The answer should be each line of the records that contains the word "biggest"; please copy them all.

*** Records shown ***

Source: an optimization exercise on an open RTL-to-GDS flow (aim: small area). Production flows keep margins and buffers that such runs may drop.
The RTL was checked by simulation tests, not by an equivalence proof against the original design.
Power is estimated from default activity; no workload was simulated.

**flow/run.sh**
```bash
#!/bin/bash
# synth_recipe.tcl (not shown) runs the flow's synth.tcl, then flattens the netlist and writes it again
# the make line also repeats each setting of config.mk as NAME=value (left out here)
make -C /OpenROAD-flow-scripts/flow DESIGN_CONFIG=/design/flow/config.mk WORK_HOME=/design/flow/orfs CLKGATE_MAP_FILE= SYNTH_SCRIPT=/design/flow/synth_recipe.tcl finish
```
**flow/config.mk**
```make
export PLATFORM = sky130hd
export DESIGN_NAME = regfile_mp
export DESIGN_NICKNAME = regfile_mp
export VERILOG_FILES = /design/flow/design.v
export SDC_FILE = /design/flow/constraint.sdc
export NUM_CORES = 4
export LEC_CHECK = 0
export CAP_MARGIN = 20
export CELL_PAD_IN_SITES_DETAIL_PLACEMENT = 1
export CELL_PAD_IN_SITES_GLOBAL_PLACEMENT = 2
export CORE_MARGIN = 2
export CORE_UTILIZATION = 30
export CTS_CLUSTER_DIAMETER = 60
export CTS_CLUSTER_SIZE = 20
export PLACE_DENSITY = 0.4
export SETUP_SLACK_MARGIN = 0.3
export SLEW_MARGIN = 20
export SYNTH_HIERARCHICAL = 1
```
**flow/constraint.sdc**
```tcl
create_clock -name core_clock -period 6.0 [get_ports {clk}]
set_input_delay 1.2000 -clock core_clock [delete_from_list [all_inputs] [get_ports {clk}]]
set_output_delay 1.2000 -clock core_clock [all_outputs]
set_load 0.01 [all_outputs]
```
**flow/design.v**
```verilog
package regfile_pkg;
    localparam int RF_DWIDTH    = 32;
    localparam int RF_DEPTH     = 32;
    localparam int RF_NRD       = 2;
    localparam int RF_ZERO_ADDR = 0;
    function automatic int rf_addr_width(input int depth);
        if (depth > 1) rf_addr_width = $clog2(depth);
        else           rf_addr_width = 1;
    endfunction
endpackage
module regfile_aoi3
#(
    parameter int W = 32
) (
    input  logic         s0,
    input  logic         s1,
    input  logic         s2,
    input  logic [W-1:0] d0,
    input  logic [W-1:0] d1,
    input  logic [W-1:0] d2,
    output logic [W-1:0] y
);
    assign y = ~(({W{s0}} & d0) | ({W{s1}} & d1) | ({W{s2}} & d2));
endmodule
module regfile_aoi1
#(
    parameter int W = 32
) (
    input  logic         s0,
    input  logic [W-1:0] d0,
    output logic [W-1:0] y
);
    assign y = ~({W{s0}} & d0);
endmodule
module regfile_nandn
#(
    parameter int N = 11,
    parameter int W = 32
) (
    input  logic [N*W-1:0] x,
    output logic [W-1:0]   y
);
    always_comb begin
        for (int b = 0; b < W; b++) begin
            logic a;
            a = 1'b1;
            for (int j = 0; j < N; j++) begin
                a = a & x[j*W + b];
            end
            y[b] = ~a;
        end
    end
endmodule
module regfile_rdmux
#(
    parameter int N = 31,
    parameter int W = 33
) (
    input  logic [N-1:0]   sel,
    input  logic [N*W-1:0] data,
    output logic [W-1:0]   out
);
    localparam int NG = N / 3;
    localparam int NR = N - 3 * NG;
    localparam int NT = NG + NR;
    logic [NT*W-1:0] t_s;
    for (genvar g = 0; g < NG; g++) begin : g_grp
        regfile_aoi3 #(.W(W)) u_aoi (
            .s0 (sel[3*g]),
            .s1 (sel[3*g+1]),
            .s2 (sel[3*g+2]),
            .d0 (data[(3*g)*W +: W]),
            .d1 (data[(3*g+1)*W +: W]),
            .d2 (data[(3*g+2)*W +: W]),
            .y  (t_s[g*W +: W])
        );
    end
    for (genvar r = 0; r < NR; r++) begin : g_rem
        regfile_aoi1 #(.W(W)) u_aoi (
            .s0 (sel[3*NG+r]),
            .d0 (data[(3*NG+r)*W +: W]),
            .y  (t_s[(NG+r)*W +: W])
        );
    end
    regfile_nandn #(.N(NT), .W(W)) u_or (
        .x (t_s),
        .y (out)
    );
endmodule
module regfile_mp
#(
    parameter int DWIDTH = regfile_pkg::RF_DWIDTH,
    parameter int DEPTH  = regfile_pkg::RF_DEPTH,
    parameter int NRD    = regfile_pkg::RF_NRD,
    localparam int AW    = regfile_pkg::rf_addr_width(DEPTH)
) (
    input  logic                  clk,
    input  logic                  rst,
    input  logic [NRD*AW-1:0]     ra,
    output logic [NRD*DWIDTH-1:0] rd,
    output logic [NRD-1:0]        rd_busy,
    input  logic                  we0,
    input  logic [AW-1:0]         wa0,
    input  logic [DWIDTH-1:0]     wd0,
    input  logic                  we1,
    input  logic [AW-1:0]         wa1,
    input  logic [DWIDTH-1:0]     wd1,
    input  logic                  rsv_en,
    input  logic [AW-1:0]         rsv_addr
);
    logic [DWIDTH-1:0] regs_r    [1:DEPTH-1];
    logic              pending_r [1:DEPTH-1];
    logic [DEPTH-1:0] sel1_s;    
    logic [DEPTH-1:0] sel0_s;    
    logic [DEPTH-1:0] hold_s;    
    logic [DEPTH-1:0] set_s;     
    logic [DEPTH-1:0] keep_s;    
    always_comb begin
        for (int k = 0; k < DEPTH; k++) begin
            logic w0, w1, rv;
            w0 = we0 && (wa0 == AW'(k));
            w1 = we1 && (wa1 == AW'(k));
            rv = rsv_en && (rsv_addr == AW'(k));
            sel1_s[k] = !rst && w1;
            sel0_s[k] = !rst && w0 && !w1;
            hold_s[k] = !rst && !w0 && !w1;
            set_s[k]  = !rst && rv;
            keep_s[k] = hold_s[k];
        end
    end
    for (genvar k = 1; k < DEPTH; k++) begin : g_row
        logic [DWIDTH-1:0] dn_s;
        logic              pn_s;
        regfile_aoi3 #(.W(DWIDTH)) u_wr (
            .s0 (sel1_s[k]),
            .s1 (sel0_s[k]),
            .s2 (hold_s[k]),
            .d0 (wd1),
            .d1 (wd0),
            .d2 (regs_r[k]),
            .y  (dn_s)
        );
        assign pn_s = !(set_s[k] || (keep_s[k] && pending_r[k]));
        always_ff @(posedge clk) begin
            regs_r[k]    <= ~dn_s;
            pending_r[k] <= ~pn_s;
        end
    end
    logic [(DEPTH-1)*(DWIDTH+1)-1:0] rdata_s;
    always_comb begin
        for (int k = 1; k < DEPTH; k++) begin
            rdata_s[(k-1)*(DWIDTH+1) +: DWIDTH+1] = {pending_r[k], regs_r[k]};
        end
    end
    for (genvar i = 0; i < NRD; i++) begin : g_rd
        logic [DEPTH-2:0] rsel_s;
        logic [DWIDTH:0]  rout_s;
        always_comb begin
            for (int k = 1; k < DEPTH; k++) begin
                rsel_s[k-1] = (ra[i*AW +: AW] == AW'(k));
            end
        end
        regfile_rdmux #(
            .N (DEPTH-1),
            .W (DWIDTH+1)
        ) u_rdmux (
            .sel  (rsel_s),
            .data (rdata_s),
            .out  (rout_s)
        );
        assign rd[i*DWIDTH +: DWIDTH] = rout_s[DWIDTH-1:0];
        assign rd_busy[i]             = rout_s[DWIDTH];
    end
endmodule
```
==> metrics.md, run 1 <==
| Metric | Value |
|---|---|
| Outcome | no timing/DRC/antenna violations |
| Number of top-level design ports | 160 |
| Yosys Warn Count | 12 |
| CP Capture Type | output pin |
| Startpoint class of the critical path | primary input |
| Max Cap Viol | 0 |
| Setup CP Type | primary input to output pin |
| Normalized max-slew margin | 20.6% |
| Final sum of negative setup slack | 0 ns |
| Worst setup slack before clock tree synthesis | -0.133 ns |
| Maximum clock frequency | 176 MHz |
| Placeable core area | 165,000 um^2 |
| Part of the power in the clock network | 52.2% |
| Cell internal pwr | 0.0127 W |
| Remaining DRCs | 0 |
| Layout Nets | 5,055 |
| Clock latency on the worst-skew pair | 0.78 ns |
| Crit path arrival time | 4.47 ns |
| Hold-fix buffers, CTS | 0 |
| Via count | 54,696 |
| Worst voltage drop across the vdd grid | 0.306 mV |
| Final non-filler cell total | 7,283 |
| Sequential cell fraction of total power | 39.7% |
| Final setup violating endpoints | 0 |
| Placed cell count | 6,975 |
| Number of buffers created by CTS | 138 |
| Remaining global-route overflow | 0 |
| Library cells used by synthesis | 44 |
| Flops & latches, synth | 1,023 |
| Dominant register cell in the synthesized netlist | dfxtp_1 |
| Worst hold-check path type | register to register |
| Leak pwr | 27.5 nW |
| Portion of the clock cycle consumed by the worst path in the final layout | 94.5% |
| Setup slack on the worst flop-to-flop path | 5.07 ns |
| Reported net switching power | 0.00484 W |
| Number of max-slew violations in the final report | 0 |
| Synth Net Count | 4,959 |
| Iteration-0 DRC count of the detailed router | 16,551 |
| Design Power | 0.0176 W |
| Number of instances in the synthesized netlist | 4,865 |
| Number of sinks handled by clock tree synthesis | 1,023 |
| Final hold violation count | 0 |
| Pre-Repair DR Iteration Count | 14 |
| Total Wirelength | 352,000 um |
| Port Buf Inserts | 159 |
| Vias in the first global route | 51,653 |
| Layout cell share with drive strength beyond 1 | 15.7% |
| RSZ-0062 raised after global routing | no |
| First-pass GRT wire length | 465,000 um |
| Minimum clock period after layout | 5.67 ns |
| Critical path startpoint | ra[5] |
| Routed wirelength normalized by instance count | 48.4 um |
| Syn avg cell area | 10.2 um^2 |
| Pwr dens | 298 nW/um^2 |
| Measured slew at the worst slew-check pin | 1.19 ns |
| Final cell utilization of the core | 35.9% |
| Placer congestion estimate | 0.878 |
| Global-route usage over all layers | 39.8% |
| Number of buffers on the longest clock path | 3 |
| Worst path setup slack after routing | 0.332 ns |
| Hold path start | pending_r[21] |
| Initial Utilization | 30.2% |
| Final worst clock skew | 0 ns |
| Die boundary width | 411 um |
| Fraction of registers with async set or reset after synthesis | 0% |
| Switching power share of the total | 27.5% |
| Portion of the post-synthesis area used by sequential elements | 41.2% |
| Placed wire-length estimate | 202,000 um |
| Residual antenna-violating net count after detailed routing | 0 |
| Pin count of the biggest net entering global routing | 41 |
| Cell area after synthesis | 49,700 um^2 |
| Via density per instance | 7.51 |
| Number of antenna violations at the first check in global routing | 41 |
| Combinational group share of total power | 8.1% |
| Die extent in y | 411 um |
| Clk slew on worst S/H paths | 0.07 ns |
| Worst-path fanout max | 14 |
| Floorplan die area | 169,000 um^2 |
| Floorplan row count | 149 |
| CTS H-tree depth | 4 |
| CTS tree | done |
| Reg-to-Reg Start | pending_r[13] |
| Worst EP required | 4.80 ns |
| Clk root buf | clkbuf_16 |
| Area added between synthesis and finish | 18.9% |
| Number of flops mapped to enable cells by yosys | 0 |
## kinds of logic after synthesis
group	count (synthesis)	synth area share, %
AOI/OAI and AO/OA	1745	35.2
buffers and inverters	1563	17.7
DFF	1023	41.2
and+or+nand+nor	534	5.87
## area by class of cell
cell class / instances / area, um^2
fillers: 18077 / 106000
multi-input cells: 2287 / 22000
flip-flops and latches: 1023 / 20500
repair buffers: 519 / 5140
clock buffers: 178 / 3870
inverters: 992 / 3720
well taps: 2189 / 2740
clock inverters: 75 / 1050
diodes: 20 / 50.0
## placed cells by master (no fill, tap or decap), drive strengths merged, types with 4 or more instances in the layout
cell type and instances:
a222oi 1652, dfxtp 1023, inv 1006, buf 363
clkbuf 178, clkdlybuf4s50 145, nand4 134, nor2 91
nand2 90, nand3 71, or3 71, a211oi 31
a221oi 30, clkinv 25, o2bb2ai 22, bufinv 22
nor3 21, diode 20, nand2b 16, clkinvlp 14
nor2b 11, nand3b 7, dlygate4sd2 7, and4b 6
a22o 6, and2 4, dlymetal6s2s 4
## repair_timing
action | 4_1_cts | 5_1_grt
buffers inserted | 20 | 7
resized for setup | 27 | 8
hold endpoints to repair | 0 | 0
pin swaps | 21 | 13
cloned | 8 | 0
endpoints found under the setup margin | 58 | 19
## path summary, 6_finish.rpt
check / to / cells after the start
setup / recovery: rd[32] / 8
hold / removal: pending_r[21] / 1
setup reg to reg: pending_r[13] / 3
hold reg to reg: pending_r[21] / 1
## stage by stage
stage | hold WS, ns | instance area [um^2]
2_1_floorplan | 0.453 | 49700
3_3_place_gp | 0.467 | 53500
3_5_place_dp | 0.480 | 53500
4_1_cts | 0.493 | 58800
5_1_grt | 0.504 | 59000
6_report | 0.493 | 59000
## power by group through the flow
stage / registers [W] / clock network (W) / logic, W
after floorplan: 0.00710 / 0 / 0.000437
after global placement: 0.00712 / 0 / 0.00132
after detailed placement: 0.00712 / 0 / 0.00133
after CTS: 0.00697 / 0.00925 / 0.00135
after global routing: 0.00698 / 0.00954 / 0.00141
final: 0.00698 / 0.00918 / 0.00142
## Yosys cell counts, drive strengths merged (2+ instances only)
cell     count  share of area (%)
a211oi      31               0.47
a221oi      30               0.88
a222oi    1652                 33
a22o         6               0.11
a32o         2              0.040
and2         4              0.050
and3b        3              0.053
and4         2              0.035
and4b        6               0.12
and4bb       3              0.076
buf        530                9.9
clkbuf      41               0.32
dfxtp     1023                 41
inv        992                7.5
nand2       90               0.70
nand2b      16               0.20
nand3       71               0.72
nand3b       7               0.11
nand4      134                1.7
nor2        83               0.63
nor2b       11               0.14
nor3        21               0.21
nor3b        2              0.040
nor4b        2              0.078
nor4bb       3              0.060
o2bb2ai     22               0.39
or2          3              0.038
or3         71               0.89
## critical path, stage by stage
cell and delay, ns:
dlygate4sd2_1 0.47, or3_4 0.28, nor2_4 0.16, buf_4 0.25, a222oi_1 0.64, nand4_1 0.44, or3_4 0.52, clkdlybuf4s50_1 0.49
## routing by layer
metal  GRT usage, %  share of wire (%)  up-vias
met4           21.1                5.2       10
met5              0              0.018        -
met3           11.3                 13      905
met1           52.3                 39    28398
met2           59.0                 43     4557
li1               -                  -    20826
## registers in the layout, summed over array words and instances, names as in the netlist
name,cells
pending_r,31
regs_r,992
==> inputs of run 2 (changes only) <==
==> flow/flow/run.sh (new file) <==
#!/bin/bash
# The standard ORFS layout, with two changes:
#  - the port buffers use the smallest buffer cell instead of the one buffer_ports picks;
#  - clock tree synthesis clusters up to 20 sinks per leaf buffer and inserts no dummy loads.
# Every tool's output goes to a log in this folder (and ORFS's own logs under orfs/logs).
set -euo pipefail
export BUFFER_PORTS_ARGS="-buffer_cell sky130_fd_sc_hd__buf_1"
export CTS_ARGS="-sink_clustering_enable -repair_clock_nets -sink_clustering_size 20 -sink_clustering_max_diameter 60 -dont_use_dummy_load"
bash standard.sh finish > standard_flow.log 2>&1
==> flow/standard.sh (new file) <==
#!/bin/bash
# synth_recipe.tcl (not shown) runs the flow's synth.tcl, then flattens the netlist and writes it again
# the make line also repeats each setting of config.mk as NAME=value (left out here)
make -C /OpenROAD-flow-scripts/flow DESIGN_CONFIG=/design/flow/config.mk WORK_HOME=/design/flow/orfs CLKGATE_MAP_FILE= SYNTH_SCRIPT=/design/flow/synth_recipe.tcl "${@:-finish}"
removed: flow/run.sh
==> metrics.md, run 2 <==
| Metric | Value |
|---|---|
| Pre-Repair DR Iteration Count | 14 (unchanged) |
| Area of the multi-input gates | 21,800 um^2 (-0.65%) |
| Portion of the post-synthesis area used by sequential elements | 41.2% (unchanged) |
| Sink of the worst hold path | pending_r[24] |
| Hold path start | pending_r[24] |
| Final setup violating endpoints | 0 (unchanged) |
| Worst voltage drop across the vdd grid | 0.303 mV (-1.1%) |
| Iteration-0 DRC count of the detailed router | 16,015 (-3.2%) |
| Floorplan die area | 169,000 um^2 (unchanged) |
| Commonest cells after routing, fill and taps aside | a222oi_1, dfxtp_1, inv_1 |
| Worst-path fanout max | 19 (+5) |
| Normalized max-slew margin | 18.7% (-1.9 points) |
| Pwr dens | 279 nW/um^2 (-6.4%) |
| Floorplan row count | 149 (unchanged) |
| Vias in the first global route | 49,963 (-3.3%) |
| Sequential Area | 20,500 um^2 (unchanged) |
| Measured slew at the worst slew-check pin | 1.22 ns (+0.0267 ns) |
| Reg-to-Reg Start | pending_r[13] |
| Final hold violation count | 0 (unchanged) |
| Flops & latches, synth | 1,023 (unchanged) |
| CTS tree | done |
| Number of sinks handled by clock tree synthesis | 1,023 (unchanged) |
| Switching power share of the total | 27.9% (+0.32 points) |
| Area added between synthesis and finish | 11.4% |
| Setup slack on the worst flop-to-flop path | 5.08 ns (about the same) |
| Part of the power in the clock network | 46.3% (-5.9 points) |
| RSZ-0062 raised after global routing | no |
| Number of buffers on the longest clock path | 3 (unchanged) |
| Number of buffers created by CTS | 138 (unchanged) |
| Pin count of the biggest net entering global routing | 34 (-17%) |
| Library cells used by synthesis | 44 (unchanged) |
| Remaining global-route overflow | 0 (unchanged) |
| Placed wire-length estimate | 202,000 um (about the same) |
| Residual antenna-violating net count after detailed routing | 0 (unchanged) |
| Cell internal pwr | 0.0111 W (-13%) |
| Most numerous cell in the Yosys netlist | a222oi_1 |
| Initial Utilization | 30.2% (unchanged) |
| Clk slew on worst S/H paths | 0.06 ns (about the same) |
| Routed wirelength normalized by instance count | 48.4 um (about the same) |
| CP Capture Type | output pin |
| Placer congestion estimate | 0.861 (-1.9%) |
| Die boundary width | 411 um (unchanged) |
| Yosys Warn Count | 12 (unchanged) |
| Number of flops mapped to enable cells by yosys | 0 (unchanged) |
| Hold Path Cell Cnt | 1 (unchanged) |
| Most common cell after layout, fill and taps aside | a222oi_1 |
| Dominant register cell in the synthesized netlist | dfxtp_1 |
| Flip-flop count of the largest register after layout | 992 (unchanged) |
| Worst hold-check path type | register to register |
| Final worst clock skew | 0 ns (unchanged) |
| CTS H-tree depth | 4 (unchanged) |
| Clk root buf | clkbuf_16 |
| Reported net switching power | 0.00429 W (-11%) |
| Die extent in y | 411 um (unchanged) |
| Number of antenna violations at the first check in global routing | 37 (-9.8%) |
| Layout cell share with drive strength beyond 1 | 12.5% (-3.2 points) |
| Max Cap Viol | 0 (unchanged) |
| Critical path, cell by cell | buf_1, nand2b_1, nor2_4, buf_4, buf_4, a222oi_1, nand4_1, or3_1, buf_1 |
| Total non-filler cell area in the finished layout | 55,300 um^2 (-6.3%) |
| Crit path arrival time | 4.43 ns (-0.04 ns) |
| Worst stage delay on the critical path | 0.58 ns (-0.06 ns) |
| Hold-fix buffers, CTS | 0 (unchanged) |
| Final sum of negative setup slack | 0 ns (unchanged) |
| Clock latency on the worst-skew pair | 0.77 ns (about the same) |
| Startpoint class of the critical path | primary input |
| Sequential cell fraction of total power | 45.3% (+5.6 points) |
| Minimum clock period after layout | 5.63 ns (-0.0392 ns) |
| Worst R2R Path Depth | 3 (unchanged) |
| Worst EP required | 4.80 ns (about the same) |
| Commonest cells in the netlist | a222oi_1, dfxtp_1, inv_1, buf_6, buf_2 |
| Total Wirelength | 342,000 um (-3.1%) |
| Combinational group share of total power | 8.4% (+0.3 points) |
| Largest register by flop count | regs_r |
| Fraction of synthesized cell area taken by the top area cell type | 41.2% (unchanged) |
| Top flop regs | regs_r: 992 flops, pending_r: 31 flops |
| First-pass GRT wire length | 452,000 um (-2.9%) |
| Number of instances in the synthesized netlist | 4,865 (unchanged) |
| Layout Nets | 4,948 (-2.1%) |
| Number of top-level design ports | 160 (unchanged) |
| Syn avg cell area | 10.2 um^2 (unchanged) |
| Reg-to-Reg End | pending_r[13] |
| Via density per instance | 7.49 (-0.28%) |
| Setup CP Type | primary input to output pin |
| Synth Net Count | 4,959 (unchanged) |
| Global-route usage over all layers | 38.7% (-1.2 points) |
| Fraction of registers with async set or reset after synthesis | 0% (unchanged) |
| Remaining DRCs | 0 (unchanged) |
| Synth area leader | dfxtp_1 |
| Leak pwr | 25.8 nW (-6.0%) |
| Dominant cells by area after synthesis | dfxtp_1, a222oi_1, buf_6 |
| Instance area at placement | 51,800 um^2 (-3.3%) |
| Worst path buffer plus inverter count | 4 (+1) |
| Placeable core area | 165,000 um^2 (unchanged) |
| Portion of the clock cycle consumed by the worst path in the final layout | 93.8% (-0.65 points) |
| Number of inserted filler cells in the final layout | 18,236 (+0.88%) |
| Cell area after synthesis | 49,700 um^2 (unchanged) |
| Critical path's top delay family | simple AND/OR/NAND/NOR gates |
| Outcome | no timing/DRC/antenna violations |
| Master of the slowest instance on the critical path | nand2b_1 |
| Maximum clock frequency | 178 MHz (+0.70%) |
| Number of max-slew violations in the final report | 0 (unchanged) |
| Port Buf Inserts | 159 (unchanged) |
| Via count | 52,821 (-3.4%) |
[run 2: cell counts after synthesis]
Identical to the previous run, type by type.
[run 2: layout make-up]
| cell class | instances | share of cell area, % |
|---|---|---|
| multi-input combinational | 2279 | 39.5 |
| sequential | 1023 | 37.0 |
| inverter | 992 | 6.73 |
| clock buffer | 138 | 6.24 |
| timing repair buffer | 420 | 5.47 |
| tap | 2189 | 4.95 |
| antenna | 12 | 0.0543 |
[run 2: cells by family after synthesis]
logic type | share of synthesized area, %
and+or+nand+nor | 5.87
DFF | 41.2
AOI/OAI and AO/OA | 35.2
buffers and inverters | 17.7
[run 2: how the worst max path moves through the flow]
stage	startpoint	end	slack [ns]	depth (start not counted)
after CTS	ra[3]	rd[28]	0.45	8
final	ra[1]	rd[10]	0.37	9
after global placement	ra[0]	rd[10]	0.29	10
after detailed placement	ra[0]	rd[10]	0.25	10
after floorplan	ra[4]	rd[10]	2.03	8
after global routing	ra[1]	rd[17]	0.31	9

*** End of Records shown ***

Expected output
| Pin count of the biggest net entering global routing | 41 |
| Pin count of the biggest net entering global routing | 34 (-17%) |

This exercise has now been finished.